*Problem to solve*
Starting at the line that contains "xnor2_1 0.07" and ending at the line that contains "## kinds of", the lines below are to be given again exactly, with nothing added.
(Beginning of Data supplied)
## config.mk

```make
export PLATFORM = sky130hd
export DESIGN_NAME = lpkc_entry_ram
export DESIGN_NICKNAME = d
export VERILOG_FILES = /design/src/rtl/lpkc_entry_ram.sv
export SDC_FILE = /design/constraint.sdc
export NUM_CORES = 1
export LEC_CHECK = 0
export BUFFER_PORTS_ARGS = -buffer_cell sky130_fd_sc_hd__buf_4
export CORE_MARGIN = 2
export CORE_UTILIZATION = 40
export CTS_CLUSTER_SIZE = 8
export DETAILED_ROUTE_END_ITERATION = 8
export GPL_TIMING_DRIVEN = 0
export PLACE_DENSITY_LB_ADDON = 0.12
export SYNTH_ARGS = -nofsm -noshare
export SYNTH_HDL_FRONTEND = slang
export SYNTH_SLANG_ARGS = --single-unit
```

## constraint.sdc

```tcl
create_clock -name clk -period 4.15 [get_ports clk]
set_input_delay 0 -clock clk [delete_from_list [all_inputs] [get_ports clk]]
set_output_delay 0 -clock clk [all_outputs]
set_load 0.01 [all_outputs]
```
(End of Data supplied)
(Beginning of Data supplied)
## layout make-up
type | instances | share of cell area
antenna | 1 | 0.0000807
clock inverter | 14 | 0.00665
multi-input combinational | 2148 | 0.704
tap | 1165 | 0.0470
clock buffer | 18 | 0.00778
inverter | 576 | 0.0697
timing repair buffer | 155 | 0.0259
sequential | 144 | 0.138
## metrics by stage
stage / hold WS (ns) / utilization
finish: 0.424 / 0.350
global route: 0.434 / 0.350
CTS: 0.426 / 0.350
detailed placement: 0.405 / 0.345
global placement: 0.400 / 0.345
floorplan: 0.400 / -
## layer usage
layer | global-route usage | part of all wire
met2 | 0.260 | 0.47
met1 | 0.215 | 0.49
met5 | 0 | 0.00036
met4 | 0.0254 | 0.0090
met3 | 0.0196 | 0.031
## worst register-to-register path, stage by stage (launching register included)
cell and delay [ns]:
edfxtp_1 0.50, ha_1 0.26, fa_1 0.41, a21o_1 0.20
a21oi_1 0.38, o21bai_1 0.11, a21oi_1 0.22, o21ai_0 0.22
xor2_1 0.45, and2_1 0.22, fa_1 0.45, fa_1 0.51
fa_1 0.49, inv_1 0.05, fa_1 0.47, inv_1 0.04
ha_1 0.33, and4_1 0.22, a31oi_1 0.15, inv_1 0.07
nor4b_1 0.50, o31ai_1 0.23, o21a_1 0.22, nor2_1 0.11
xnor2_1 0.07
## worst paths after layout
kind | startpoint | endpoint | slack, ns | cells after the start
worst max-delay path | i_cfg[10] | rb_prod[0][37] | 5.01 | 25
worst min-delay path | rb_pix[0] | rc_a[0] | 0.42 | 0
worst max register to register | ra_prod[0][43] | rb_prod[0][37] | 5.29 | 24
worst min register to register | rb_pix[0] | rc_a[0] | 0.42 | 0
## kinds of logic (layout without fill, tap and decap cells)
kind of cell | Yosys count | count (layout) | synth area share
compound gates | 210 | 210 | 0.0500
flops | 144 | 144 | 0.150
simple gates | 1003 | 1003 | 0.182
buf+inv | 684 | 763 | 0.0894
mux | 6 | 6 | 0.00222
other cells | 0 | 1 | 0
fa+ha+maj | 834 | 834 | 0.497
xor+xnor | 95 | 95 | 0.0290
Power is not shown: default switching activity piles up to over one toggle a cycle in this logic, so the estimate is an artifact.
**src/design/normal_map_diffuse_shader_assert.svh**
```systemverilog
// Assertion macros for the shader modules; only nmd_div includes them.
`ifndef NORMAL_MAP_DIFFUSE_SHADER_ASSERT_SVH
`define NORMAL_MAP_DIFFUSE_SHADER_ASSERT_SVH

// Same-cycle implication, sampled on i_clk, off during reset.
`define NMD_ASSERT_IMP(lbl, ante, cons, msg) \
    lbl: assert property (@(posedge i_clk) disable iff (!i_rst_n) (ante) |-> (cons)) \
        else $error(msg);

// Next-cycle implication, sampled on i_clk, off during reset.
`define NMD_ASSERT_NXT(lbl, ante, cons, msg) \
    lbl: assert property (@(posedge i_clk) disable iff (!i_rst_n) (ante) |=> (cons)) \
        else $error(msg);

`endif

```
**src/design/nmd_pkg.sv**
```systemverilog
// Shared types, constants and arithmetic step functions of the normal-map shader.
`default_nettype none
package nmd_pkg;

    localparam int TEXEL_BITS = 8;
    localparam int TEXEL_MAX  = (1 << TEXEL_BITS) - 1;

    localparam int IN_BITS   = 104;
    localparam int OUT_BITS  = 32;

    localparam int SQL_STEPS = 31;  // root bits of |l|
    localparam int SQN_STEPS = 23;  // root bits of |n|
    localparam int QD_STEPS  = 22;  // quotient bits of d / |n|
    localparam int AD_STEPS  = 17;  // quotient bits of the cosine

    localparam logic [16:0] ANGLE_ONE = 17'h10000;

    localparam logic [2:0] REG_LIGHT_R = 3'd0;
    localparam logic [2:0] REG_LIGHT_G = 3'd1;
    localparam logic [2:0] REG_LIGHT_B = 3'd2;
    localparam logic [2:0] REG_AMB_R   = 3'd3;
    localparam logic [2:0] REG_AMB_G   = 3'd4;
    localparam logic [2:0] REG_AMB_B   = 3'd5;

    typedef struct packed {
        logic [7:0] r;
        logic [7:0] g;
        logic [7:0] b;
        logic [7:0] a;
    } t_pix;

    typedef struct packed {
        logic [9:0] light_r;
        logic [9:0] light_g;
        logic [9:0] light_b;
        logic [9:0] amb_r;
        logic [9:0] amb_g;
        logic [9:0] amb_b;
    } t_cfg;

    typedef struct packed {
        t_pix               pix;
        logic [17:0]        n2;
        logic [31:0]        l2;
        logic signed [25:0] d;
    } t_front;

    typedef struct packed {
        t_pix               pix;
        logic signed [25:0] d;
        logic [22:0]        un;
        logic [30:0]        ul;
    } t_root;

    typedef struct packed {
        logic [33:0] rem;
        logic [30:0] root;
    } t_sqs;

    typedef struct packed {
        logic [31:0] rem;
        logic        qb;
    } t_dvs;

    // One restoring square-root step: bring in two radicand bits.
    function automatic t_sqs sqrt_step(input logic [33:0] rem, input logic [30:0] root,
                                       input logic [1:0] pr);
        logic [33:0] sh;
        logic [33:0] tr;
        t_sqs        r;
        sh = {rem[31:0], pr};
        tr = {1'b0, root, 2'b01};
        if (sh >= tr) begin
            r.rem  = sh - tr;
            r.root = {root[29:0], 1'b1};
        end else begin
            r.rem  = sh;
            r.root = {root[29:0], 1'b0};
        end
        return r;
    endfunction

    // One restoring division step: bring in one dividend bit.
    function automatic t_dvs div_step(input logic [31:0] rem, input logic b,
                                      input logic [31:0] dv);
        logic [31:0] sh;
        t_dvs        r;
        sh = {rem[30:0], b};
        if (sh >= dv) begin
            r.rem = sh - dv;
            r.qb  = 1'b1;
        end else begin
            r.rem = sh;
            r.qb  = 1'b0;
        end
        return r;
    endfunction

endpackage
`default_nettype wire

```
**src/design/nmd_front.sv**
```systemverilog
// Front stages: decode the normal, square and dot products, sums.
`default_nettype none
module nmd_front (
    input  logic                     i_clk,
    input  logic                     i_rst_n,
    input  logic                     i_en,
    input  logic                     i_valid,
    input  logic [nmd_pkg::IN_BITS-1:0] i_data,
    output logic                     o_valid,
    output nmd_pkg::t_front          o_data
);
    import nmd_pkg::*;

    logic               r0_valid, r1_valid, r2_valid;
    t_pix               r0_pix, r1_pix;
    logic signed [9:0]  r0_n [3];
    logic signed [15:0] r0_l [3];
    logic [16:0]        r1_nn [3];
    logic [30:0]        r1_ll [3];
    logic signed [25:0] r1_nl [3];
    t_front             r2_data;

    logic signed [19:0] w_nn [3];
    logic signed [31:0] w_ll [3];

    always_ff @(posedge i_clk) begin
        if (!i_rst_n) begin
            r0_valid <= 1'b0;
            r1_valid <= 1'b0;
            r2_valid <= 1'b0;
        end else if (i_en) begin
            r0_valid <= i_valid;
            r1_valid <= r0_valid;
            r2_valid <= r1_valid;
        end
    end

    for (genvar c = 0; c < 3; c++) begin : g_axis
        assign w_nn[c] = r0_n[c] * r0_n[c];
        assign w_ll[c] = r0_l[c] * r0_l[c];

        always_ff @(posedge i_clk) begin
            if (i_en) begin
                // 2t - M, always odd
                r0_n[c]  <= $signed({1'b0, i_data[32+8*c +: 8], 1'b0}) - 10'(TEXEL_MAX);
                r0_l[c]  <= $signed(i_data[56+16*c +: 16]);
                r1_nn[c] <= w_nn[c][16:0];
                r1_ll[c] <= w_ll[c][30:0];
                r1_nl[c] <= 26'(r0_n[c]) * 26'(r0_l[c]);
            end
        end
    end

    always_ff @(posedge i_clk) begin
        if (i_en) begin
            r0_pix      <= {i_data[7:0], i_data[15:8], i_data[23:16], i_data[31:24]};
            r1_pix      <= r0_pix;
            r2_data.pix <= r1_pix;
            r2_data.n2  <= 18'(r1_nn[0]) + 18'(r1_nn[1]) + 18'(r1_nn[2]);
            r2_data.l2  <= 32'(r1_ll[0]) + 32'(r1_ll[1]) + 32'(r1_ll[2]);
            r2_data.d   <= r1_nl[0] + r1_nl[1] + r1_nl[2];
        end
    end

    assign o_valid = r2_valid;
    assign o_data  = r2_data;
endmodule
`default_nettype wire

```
(End of Data supplied)
(Beginning of Data supplied)
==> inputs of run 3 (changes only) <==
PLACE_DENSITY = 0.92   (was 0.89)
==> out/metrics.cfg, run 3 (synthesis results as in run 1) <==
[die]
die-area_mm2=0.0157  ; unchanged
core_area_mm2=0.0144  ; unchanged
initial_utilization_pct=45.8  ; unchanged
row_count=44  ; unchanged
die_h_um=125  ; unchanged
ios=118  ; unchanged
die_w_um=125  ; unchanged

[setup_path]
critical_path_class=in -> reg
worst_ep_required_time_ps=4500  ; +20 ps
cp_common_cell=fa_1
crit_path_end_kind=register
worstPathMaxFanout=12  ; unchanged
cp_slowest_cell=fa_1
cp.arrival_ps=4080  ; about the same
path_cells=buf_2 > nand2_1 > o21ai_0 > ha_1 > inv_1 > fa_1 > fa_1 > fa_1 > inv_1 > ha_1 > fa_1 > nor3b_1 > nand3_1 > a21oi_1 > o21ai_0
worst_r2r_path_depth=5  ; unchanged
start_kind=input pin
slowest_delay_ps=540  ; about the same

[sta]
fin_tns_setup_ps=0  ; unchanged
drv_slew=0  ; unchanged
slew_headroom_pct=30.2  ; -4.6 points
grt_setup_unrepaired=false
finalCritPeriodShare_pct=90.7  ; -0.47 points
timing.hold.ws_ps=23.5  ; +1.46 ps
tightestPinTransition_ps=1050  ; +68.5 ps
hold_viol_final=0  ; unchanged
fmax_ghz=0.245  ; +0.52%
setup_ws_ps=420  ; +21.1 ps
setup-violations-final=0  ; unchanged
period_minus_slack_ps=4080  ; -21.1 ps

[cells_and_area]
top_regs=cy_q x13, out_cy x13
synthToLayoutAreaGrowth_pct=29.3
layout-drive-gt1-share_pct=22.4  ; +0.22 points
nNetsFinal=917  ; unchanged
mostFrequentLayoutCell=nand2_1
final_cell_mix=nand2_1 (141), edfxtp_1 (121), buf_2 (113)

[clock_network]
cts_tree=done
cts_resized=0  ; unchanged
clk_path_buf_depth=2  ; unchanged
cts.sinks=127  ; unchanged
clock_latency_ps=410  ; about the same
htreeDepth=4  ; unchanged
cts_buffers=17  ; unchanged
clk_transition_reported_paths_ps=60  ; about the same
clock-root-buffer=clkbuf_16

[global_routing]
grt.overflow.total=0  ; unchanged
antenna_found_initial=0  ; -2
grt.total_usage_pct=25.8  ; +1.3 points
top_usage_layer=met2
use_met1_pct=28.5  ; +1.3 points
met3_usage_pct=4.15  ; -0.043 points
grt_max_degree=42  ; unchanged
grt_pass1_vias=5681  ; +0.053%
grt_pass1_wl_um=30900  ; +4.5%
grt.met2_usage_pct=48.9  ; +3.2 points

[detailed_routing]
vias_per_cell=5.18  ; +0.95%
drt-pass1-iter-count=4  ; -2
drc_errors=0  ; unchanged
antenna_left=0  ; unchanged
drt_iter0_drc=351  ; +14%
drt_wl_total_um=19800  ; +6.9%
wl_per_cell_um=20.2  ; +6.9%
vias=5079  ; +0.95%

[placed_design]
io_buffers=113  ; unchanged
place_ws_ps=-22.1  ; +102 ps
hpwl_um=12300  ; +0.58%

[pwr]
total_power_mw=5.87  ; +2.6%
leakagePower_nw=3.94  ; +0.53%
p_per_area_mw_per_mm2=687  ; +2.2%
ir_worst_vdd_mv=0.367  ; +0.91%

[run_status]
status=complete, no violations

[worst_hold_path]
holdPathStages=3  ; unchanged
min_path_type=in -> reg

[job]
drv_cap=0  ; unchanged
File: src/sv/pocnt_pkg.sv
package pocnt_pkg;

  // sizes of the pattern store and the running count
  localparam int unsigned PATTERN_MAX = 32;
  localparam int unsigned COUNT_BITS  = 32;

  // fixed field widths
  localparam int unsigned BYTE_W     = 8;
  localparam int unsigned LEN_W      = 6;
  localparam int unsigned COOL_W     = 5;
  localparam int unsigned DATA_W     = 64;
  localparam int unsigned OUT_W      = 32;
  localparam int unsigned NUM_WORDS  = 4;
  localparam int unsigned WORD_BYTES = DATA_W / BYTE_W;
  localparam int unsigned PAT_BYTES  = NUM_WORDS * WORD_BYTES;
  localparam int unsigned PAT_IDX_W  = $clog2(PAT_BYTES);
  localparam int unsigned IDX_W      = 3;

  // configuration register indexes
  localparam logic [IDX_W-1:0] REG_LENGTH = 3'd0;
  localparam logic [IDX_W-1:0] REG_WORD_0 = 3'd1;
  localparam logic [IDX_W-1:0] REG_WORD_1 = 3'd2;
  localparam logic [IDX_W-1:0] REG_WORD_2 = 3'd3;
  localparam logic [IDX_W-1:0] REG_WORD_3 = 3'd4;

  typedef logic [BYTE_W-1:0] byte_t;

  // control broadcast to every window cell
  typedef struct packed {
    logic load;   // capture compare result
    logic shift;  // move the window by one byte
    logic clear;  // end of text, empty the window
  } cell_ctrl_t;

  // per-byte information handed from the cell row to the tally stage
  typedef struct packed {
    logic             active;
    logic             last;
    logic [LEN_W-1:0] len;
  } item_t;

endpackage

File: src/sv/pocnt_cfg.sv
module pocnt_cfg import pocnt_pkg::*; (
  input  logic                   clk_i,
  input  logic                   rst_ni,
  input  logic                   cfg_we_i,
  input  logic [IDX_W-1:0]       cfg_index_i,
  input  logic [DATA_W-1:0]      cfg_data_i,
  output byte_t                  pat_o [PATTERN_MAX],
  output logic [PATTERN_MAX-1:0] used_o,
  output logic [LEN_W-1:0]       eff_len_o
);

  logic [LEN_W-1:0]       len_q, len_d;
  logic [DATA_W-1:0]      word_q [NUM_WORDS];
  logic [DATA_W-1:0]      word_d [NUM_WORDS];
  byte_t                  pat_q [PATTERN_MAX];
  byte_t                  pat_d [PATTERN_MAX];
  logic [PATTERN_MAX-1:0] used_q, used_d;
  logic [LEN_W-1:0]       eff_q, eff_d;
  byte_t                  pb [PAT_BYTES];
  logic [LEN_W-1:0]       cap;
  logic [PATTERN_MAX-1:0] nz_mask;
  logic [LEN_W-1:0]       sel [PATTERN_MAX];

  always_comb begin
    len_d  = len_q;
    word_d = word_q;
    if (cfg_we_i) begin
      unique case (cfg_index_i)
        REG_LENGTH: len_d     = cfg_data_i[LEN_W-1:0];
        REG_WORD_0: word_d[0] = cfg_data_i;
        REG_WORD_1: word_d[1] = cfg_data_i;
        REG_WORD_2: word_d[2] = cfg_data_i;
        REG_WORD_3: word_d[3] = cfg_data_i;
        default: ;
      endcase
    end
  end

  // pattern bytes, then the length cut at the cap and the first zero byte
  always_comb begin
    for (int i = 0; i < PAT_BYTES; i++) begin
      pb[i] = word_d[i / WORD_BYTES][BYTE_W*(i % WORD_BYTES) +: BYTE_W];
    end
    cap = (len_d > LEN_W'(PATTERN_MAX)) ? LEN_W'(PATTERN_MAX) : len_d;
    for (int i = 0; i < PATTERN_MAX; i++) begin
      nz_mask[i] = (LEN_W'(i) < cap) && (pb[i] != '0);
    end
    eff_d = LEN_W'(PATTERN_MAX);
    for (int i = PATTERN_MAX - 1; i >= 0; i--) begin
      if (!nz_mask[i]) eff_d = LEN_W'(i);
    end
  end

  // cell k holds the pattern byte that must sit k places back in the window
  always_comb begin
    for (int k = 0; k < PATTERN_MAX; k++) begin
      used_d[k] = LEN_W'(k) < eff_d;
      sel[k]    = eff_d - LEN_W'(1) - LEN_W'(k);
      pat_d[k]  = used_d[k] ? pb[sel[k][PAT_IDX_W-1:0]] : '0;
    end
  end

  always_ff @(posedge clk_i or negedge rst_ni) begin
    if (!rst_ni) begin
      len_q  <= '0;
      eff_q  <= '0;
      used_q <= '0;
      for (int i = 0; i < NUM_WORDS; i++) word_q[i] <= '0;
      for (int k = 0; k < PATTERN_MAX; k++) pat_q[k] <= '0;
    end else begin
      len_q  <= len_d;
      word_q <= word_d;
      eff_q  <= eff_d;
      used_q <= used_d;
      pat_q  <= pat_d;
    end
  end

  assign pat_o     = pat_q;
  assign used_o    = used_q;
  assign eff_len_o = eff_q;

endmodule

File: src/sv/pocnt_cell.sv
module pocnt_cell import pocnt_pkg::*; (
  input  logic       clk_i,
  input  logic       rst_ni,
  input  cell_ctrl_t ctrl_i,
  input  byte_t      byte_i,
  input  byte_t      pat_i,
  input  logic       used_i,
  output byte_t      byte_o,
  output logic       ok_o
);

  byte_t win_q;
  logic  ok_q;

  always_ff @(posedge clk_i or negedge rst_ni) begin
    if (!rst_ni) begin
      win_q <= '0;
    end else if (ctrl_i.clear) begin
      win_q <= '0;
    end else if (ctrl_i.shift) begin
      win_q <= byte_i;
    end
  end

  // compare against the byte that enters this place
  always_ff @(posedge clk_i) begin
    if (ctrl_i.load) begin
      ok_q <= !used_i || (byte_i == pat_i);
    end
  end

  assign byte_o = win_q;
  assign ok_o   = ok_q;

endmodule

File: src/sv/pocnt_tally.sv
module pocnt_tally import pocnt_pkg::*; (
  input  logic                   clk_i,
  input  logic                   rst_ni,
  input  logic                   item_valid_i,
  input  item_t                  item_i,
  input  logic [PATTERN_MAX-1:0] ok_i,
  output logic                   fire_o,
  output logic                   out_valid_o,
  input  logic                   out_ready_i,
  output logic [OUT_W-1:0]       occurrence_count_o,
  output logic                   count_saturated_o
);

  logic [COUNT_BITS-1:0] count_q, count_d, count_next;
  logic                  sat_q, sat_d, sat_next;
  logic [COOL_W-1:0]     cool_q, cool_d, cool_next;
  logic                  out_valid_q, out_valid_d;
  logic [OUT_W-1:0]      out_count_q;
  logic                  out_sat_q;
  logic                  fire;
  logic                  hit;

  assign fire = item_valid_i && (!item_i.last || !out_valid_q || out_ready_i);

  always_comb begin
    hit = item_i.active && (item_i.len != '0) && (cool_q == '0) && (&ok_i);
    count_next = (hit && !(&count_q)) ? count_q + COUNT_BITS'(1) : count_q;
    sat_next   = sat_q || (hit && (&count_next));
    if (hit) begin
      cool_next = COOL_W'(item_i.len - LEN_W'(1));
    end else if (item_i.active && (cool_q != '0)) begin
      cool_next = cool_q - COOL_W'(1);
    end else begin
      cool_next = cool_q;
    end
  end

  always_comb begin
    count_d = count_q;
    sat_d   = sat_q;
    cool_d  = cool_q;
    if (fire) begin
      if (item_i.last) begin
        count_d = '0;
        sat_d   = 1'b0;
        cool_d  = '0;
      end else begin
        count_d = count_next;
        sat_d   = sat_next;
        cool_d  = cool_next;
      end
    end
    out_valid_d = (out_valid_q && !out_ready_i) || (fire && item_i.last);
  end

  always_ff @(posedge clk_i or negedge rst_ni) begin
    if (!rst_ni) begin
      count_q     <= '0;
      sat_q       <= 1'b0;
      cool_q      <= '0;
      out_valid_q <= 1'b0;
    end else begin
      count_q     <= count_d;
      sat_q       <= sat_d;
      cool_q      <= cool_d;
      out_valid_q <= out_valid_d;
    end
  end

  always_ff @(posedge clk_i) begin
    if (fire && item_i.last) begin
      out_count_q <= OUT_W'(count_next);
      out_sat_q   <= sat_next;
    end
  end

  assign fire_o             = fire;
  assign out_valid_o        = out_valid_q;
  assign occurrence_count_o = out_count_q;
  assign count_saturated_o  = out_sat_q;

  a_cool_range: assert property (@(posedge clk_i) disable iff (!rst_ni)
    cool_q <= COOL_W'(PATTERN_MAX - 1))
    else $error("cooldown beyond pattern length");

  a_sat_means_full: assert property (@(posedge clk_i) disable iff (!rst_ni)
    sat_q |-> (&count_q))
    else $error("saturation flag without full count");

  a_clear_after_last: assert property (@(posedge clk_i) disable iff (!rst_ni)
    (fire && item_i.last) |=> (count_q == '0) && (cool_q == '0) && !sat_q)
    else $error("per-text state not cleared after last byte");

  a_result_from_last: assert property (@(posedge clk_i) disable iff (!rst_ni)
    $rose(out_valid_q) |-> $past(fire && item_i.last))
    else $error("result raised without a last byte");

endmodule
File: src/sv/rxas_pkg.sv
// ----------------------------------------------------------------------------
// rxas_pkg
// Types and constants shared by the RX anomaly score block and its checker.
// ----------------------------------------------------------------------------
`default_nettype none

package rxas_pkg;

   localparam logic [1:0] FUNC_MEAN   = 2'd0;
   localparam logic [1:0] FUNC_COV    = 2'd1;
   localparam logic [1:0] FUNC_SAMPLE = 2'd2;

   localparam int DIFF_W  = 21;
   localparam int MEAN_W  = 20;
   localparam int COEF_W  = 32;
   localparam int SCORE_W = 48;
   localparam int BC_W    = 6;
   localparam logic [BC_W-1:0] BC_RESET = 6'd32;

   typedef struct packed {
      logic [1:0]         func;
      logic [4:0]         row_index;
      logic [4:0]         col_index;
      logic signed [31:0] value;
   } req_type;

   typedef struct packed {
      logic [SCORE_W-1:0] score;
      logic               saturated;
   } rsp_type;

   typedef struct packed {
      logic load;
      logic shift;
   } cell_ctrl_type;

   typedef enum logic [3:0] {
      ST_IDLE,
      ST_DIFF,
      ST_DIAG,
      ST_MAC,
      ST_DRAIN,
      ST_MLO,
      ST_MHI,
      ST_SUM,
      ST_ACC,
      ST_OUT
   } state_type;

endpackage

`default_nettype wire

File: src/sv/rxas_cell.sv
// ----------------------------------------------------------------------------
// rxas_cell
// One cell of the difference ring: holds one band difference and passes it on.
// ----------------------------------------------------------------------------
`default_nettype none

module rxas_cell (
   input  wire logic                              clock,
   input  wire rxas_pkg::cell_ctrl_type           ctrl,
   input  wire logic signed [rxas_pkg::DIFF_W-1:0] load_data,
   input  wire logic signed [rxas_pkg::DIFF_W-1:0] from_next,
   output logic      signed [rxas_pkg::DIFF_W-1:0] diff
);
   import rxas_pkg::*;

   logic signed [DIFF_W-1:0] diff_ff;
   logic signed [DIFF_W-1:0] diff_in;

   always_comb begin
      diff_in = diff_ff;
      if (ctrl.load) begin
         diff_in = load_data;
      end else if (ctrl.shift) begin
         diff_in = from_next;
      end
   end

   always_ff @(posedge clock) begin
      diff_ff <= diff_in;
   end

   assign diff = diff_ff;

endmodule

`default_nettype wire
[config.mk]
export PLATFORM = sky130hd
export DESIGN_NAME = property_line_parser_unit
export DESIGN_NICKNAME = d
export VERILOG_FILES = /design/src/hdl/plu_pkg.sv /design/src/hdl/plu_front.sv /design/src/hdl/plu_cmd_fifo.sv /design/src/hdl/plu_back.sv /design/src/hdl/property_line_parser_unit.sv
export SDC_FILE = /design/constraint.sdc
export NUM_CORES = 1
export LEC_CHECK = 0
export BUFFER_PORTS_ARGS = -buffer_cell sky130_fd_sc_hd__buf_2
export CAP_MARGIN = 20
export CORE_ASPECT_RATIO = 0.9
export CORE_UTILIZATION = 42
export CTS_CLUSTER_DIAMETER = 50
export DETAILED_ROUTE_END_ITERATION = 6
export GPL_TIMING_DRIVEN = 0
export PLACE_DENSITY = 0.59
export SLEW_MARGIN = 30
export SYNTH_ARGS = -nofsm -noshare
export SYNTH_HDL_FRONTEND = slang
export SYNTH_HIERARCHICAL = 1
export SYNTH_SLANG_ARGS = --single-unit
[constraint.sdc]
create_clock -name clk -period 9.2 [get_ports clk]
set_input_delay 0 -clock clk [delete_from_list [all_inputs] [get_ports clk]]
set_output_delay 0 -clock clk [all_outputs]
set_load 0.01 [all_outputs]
(End of Data supplied)
*Reply*
xnor2_1 0.07
## worst paths after layout
kind | startpoint | endpoint | slack, ns | cells after the start
worst max-delay path | i_cfg[10] | rb_prod[0][37] | 5.01 | 25
worst min-delay path | rb_pix[0] | rc_a[0] | 0.42 | 0
worst max register to register | ra_prod[0][43] | rb_prod[0][37] | 5.29 | 24
worst min register to register | rb_pix[0] | rc_a[0] | 0.42 | 0
## kinds of logic (layout without fill, tap and decap cells)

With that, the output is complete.